(SOURCE INFORMATION Opens)

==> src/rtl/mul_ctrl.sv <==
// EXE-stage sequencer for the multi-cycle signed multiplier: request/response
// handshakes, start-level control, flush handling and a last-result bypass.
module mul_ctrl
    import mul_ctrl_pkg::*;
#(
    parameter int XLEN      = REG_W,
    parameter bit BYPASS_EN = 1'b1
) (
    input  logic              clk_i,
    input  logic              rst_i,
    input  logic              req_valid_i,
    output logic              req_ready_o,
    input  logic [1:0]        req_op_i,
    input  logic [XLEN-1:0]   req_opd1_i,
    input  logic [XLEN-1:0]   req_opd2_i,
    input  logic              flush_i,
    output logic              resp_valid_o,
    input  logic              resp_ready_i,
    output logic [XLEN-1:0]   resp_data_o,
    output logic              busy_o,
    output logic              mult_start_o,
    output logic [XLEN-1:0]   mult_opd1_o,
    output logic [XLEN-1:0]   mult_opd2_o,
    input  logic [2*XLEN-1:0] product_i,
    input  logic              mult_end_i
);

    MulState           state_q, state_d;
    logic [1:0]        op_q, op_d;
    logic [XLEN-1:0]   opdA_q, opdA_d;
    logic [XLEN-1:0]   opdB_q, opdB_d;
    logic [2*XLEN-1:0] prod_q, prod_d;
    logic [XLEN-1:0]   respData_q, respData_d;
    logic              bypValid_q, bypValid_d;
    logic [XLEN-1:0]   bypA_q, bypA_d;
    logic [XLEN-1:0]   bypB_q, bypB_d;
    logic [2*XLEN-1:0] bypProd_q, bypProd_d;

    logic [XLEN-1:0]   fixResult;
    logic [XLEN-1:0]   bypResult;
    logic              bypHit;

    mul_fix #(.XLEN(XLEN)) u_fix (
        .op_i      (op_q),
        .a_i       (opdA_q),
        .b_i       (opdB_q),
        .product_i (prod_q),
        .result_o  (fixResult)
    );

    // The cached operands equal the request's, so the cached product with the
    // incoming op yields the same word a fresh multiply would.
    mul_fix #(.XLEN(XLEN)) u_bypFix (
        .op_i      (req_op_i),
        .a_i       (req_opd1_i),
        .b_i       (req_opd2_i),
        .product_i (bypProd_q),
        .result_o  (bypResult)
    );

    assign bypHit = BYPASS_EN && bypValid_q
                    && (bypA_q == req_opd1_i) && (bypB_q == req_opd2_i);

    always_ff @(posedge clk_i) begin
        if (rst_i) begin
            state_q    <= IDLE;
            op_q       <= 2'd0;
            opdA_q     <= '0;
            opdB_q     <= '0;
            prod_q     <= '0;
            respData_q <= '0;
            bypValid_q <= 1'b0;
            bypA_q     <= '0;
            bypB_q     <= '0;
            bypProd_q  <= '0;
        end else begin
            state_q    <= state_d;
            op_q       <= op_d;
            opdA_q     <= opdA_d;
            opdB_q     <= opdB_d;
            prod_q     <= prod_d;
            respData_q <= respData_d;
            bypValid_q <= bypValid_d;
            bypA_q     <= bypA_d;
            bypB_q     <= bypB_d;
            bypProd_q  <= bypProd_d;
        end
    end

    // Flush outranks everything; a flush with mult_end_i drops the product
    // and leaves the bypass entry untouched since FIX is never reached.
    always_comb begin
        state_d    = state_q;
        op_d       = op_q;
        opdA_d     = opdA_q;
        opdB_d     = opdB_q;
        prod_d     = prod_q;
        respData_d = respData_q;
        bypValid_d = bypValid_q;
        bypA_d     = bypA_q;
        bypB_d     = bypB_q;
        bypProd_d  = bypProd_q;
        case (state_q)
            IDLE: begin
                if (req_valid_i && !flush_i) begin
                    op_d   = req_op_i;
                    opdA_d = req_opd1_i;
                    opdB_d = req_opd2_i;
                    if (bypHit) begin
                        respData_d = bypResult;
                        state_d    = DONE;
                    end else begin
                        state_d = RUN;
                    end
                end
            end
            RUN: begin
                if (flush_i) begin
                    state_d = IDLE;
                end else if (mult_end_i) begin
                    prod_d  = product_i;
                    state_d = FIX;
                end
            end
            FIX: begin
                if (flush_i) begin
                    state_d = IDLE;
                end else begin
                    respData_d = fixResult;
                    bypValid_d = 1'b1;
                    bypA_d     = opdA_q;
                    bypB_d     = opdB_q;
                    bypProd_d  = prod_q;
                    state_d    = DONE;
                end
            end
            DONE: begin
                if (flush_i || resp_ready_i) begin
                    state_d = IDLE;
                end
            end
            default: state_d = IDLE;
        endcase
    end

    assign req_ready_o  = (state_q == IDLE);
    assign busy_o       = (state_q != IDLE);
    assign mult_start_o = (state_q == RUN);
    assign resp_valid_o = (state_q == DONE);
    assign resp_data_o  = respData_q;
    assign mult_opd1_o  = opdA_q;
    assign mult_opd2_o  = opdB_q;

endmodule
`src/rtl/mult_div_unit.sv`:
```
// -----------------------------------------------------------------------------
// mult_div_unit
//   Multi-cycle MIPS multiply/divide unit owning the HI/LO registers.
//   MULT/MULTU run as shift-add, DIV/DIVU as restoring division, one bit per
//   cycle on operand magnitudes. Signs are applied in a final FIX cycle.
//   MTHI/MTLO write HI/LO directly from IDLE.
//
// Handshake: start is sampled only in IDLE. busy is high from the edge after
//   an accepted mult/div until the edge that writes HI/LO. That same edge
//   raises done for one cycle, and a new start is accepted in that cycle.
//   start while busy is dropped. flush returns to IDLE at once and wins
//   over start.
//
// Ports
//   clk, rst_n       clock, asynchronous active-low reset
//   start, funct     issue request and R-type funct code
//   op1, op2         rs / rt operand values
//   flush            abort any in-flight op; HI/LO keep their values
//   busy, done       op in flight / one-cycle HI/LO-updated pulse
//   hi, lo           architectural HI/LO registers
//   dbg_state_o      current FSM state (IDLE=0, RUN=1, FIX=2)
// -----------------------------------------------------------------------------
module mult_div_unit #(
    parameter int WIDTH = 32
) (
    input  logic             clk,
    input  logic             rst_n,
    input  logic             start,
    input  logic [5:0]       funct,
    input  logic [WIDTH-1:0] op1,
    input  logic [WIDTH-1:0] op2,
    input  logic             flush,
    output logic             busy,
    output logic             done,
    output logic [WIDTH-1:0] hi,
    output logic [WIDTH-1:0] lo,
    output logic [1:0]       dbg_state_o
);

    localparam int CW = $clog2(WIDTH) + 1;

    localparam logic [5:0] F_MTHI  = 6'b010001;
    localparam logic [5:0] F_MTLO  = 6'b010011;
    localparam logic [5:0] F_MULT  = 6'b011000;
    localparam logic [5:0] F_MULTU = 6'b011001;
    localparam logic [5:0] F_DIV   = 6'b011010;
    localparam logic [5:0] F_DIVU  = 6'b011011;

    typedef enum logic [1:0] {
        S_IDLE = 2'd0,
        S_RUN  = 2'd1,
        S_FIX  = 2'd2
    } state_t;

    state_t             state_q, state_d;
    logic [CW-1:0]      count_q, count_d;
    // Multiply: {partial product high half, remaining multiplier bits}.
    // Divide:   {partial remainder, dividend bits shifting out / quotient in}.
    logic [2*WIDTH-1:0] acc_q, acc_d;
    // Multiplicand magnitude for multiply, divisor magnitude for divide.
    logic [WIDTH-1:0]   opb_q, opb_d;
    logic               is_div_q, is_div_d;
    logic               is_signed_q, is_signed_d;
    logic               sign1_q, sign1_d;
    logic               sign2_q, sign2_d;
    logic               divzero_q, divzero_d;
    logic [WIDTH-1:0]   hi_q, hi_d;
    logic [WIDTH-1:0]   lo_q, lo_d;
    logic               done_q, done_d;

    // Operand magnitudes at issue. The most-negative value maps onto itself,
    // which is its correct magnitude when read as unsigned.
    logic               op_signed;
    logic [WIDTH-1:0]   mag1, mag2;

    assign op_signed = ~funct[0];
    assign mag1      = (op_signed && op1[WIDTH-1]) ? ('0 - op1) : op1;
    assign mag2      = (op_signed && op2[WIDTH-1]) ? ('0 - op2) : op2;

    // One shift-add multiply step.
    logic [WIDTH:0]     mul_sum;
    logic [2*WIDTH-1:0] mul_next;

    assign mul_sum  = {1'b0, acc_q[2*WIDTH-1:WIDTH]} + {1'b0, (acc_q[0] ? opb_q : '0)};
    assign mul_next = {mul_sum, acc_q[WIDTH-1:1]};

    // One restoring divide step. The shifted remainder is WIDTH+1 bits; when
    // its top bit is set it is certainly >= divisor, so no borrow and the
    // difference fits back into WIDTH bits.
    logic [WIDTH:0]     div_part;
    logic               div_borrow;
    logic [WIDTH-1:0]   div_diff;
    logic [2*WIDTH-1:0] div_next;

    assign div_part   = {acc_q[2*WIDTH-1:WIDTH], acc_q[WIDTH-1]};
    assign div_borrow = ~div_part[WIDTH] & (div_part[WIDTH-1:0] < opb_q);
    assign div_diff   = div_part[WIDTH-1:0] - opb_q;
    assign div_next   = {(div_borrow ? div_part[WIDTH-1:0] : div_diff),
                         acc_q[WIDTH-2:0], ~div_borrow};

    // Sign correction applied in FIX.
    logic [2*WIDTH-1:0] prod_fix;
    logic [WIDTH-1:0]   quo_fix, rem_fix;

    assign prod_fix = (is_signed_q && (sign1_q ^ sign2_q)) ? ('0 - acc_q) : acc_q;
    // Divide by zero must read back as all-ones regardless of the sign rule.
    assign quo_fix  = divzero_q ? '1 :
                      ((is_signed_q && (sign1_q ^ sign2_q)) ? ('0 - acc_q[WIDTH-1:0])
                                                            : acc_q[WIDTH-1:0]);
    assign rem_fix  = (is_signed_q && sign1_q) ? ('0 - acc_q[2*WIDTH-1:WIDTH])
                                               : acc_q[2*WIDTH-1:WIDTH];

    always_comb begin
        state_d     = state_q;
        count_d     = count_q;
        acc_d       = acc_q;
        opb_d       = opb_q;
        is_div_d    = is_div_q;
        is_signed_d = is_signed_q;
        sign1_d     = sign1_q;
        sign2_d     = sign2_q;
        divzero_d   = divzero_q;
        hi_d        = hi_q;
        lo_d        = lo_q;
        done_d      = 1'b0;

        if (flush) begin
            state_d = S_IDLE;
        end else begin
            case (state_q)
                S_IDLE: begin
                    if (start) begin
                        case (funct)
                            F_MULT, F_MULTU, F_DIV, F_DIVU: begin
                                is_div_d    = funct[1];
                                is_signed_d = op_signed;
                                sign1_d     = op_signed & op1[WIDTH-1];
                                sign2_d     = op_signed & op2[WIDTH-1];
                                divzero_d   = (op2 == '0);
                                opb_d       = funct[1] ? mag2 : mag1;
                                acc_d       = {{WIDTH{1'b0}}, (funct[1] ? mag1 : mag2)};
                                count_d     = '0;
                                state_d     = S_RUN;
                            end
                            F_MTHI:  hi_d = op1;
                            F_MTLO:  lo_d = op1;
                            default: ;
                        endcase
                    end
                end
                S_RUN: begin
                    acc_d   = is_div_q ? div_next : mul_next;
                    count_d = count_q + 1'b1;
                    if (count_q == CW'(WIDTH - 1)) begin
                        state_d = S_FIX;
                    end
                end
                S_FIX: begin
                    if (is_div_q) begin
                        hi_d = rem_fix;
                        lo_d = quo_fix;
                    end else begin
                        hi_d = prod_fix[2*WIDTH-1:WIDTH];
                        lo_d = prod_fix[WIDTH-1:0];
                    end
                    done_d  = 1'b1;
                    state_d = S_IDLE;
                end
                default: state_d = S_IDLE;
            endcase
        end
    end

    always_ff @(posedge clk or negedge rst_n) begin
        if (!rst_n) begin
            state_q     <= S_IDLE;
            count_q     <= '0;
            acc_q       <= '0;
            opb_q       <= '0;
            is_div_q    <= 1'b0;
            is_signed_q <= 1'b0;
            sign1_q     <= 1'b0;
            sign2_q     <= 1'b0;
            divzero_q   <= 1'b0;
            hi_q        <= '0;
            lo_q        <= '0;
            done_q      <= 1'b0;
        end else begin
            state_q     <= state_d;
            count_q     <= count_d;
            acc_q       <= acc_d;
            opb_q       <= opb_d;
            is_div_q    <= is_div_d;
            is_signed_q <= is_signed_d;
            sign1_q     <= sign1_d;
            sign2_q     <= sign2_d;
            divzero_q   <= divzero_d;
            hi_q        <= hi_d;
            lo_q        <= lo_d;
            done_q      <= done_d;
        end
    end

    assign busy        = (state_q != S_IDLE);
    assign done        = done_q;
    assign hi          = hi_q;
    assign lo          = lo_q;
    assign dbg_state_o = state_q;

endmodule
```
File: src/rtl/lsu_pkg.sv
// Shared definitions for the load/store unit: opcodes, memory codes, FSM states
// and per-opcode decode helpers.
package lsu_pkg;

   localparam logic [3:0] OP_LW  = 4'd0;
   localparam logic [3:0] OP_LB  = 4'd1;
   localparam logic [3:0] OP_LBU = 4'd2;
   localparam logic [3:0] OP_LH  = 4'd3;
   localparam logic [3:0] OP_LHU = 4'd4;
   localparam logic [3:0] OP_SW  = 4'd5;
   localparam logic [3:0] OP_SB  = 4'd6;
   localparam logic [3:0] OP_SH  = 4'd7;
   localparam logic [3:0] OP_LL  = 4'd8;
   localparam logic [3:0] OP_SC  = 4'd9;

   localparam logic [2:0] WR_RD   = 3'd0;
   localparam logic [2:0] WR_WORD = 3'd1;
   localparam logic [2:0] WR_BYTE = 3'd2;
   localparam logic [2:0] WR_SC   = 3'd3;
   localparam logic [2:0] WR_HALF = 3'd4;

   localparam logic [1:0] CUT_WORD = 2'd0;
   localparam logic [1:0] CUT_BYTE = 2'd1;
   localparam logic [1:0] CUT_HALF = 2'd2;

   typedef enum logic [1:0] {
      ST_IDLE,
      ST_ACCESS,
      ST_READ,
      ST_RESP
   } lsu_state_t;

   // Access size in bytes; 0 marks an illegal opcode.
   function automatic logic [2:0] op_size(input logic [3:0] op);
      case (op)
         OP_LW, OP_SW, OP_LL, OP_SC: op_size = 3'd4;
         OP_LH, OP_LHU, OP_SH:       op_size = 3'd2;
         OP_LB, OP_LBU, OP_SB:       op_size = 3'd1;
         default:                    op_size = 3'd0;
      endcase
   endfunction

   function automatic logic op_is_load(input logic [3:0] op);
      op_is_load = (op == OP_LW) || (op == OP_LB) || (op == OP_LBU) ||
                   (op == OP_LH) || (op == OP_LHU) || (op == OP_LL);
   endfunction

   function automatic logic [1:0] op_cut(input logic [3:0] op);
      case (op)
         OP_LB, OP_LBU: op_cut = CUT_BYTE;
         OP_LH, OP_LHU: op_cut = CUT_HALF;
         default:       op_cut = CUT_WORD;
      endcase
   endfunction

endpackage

(SOURCE INFORMATION Closes)

§ EXERCISE DIRECTIONS
How many lines in the records above contain the word "enum"? Answer with the number only.

§ ANSWER BOX
2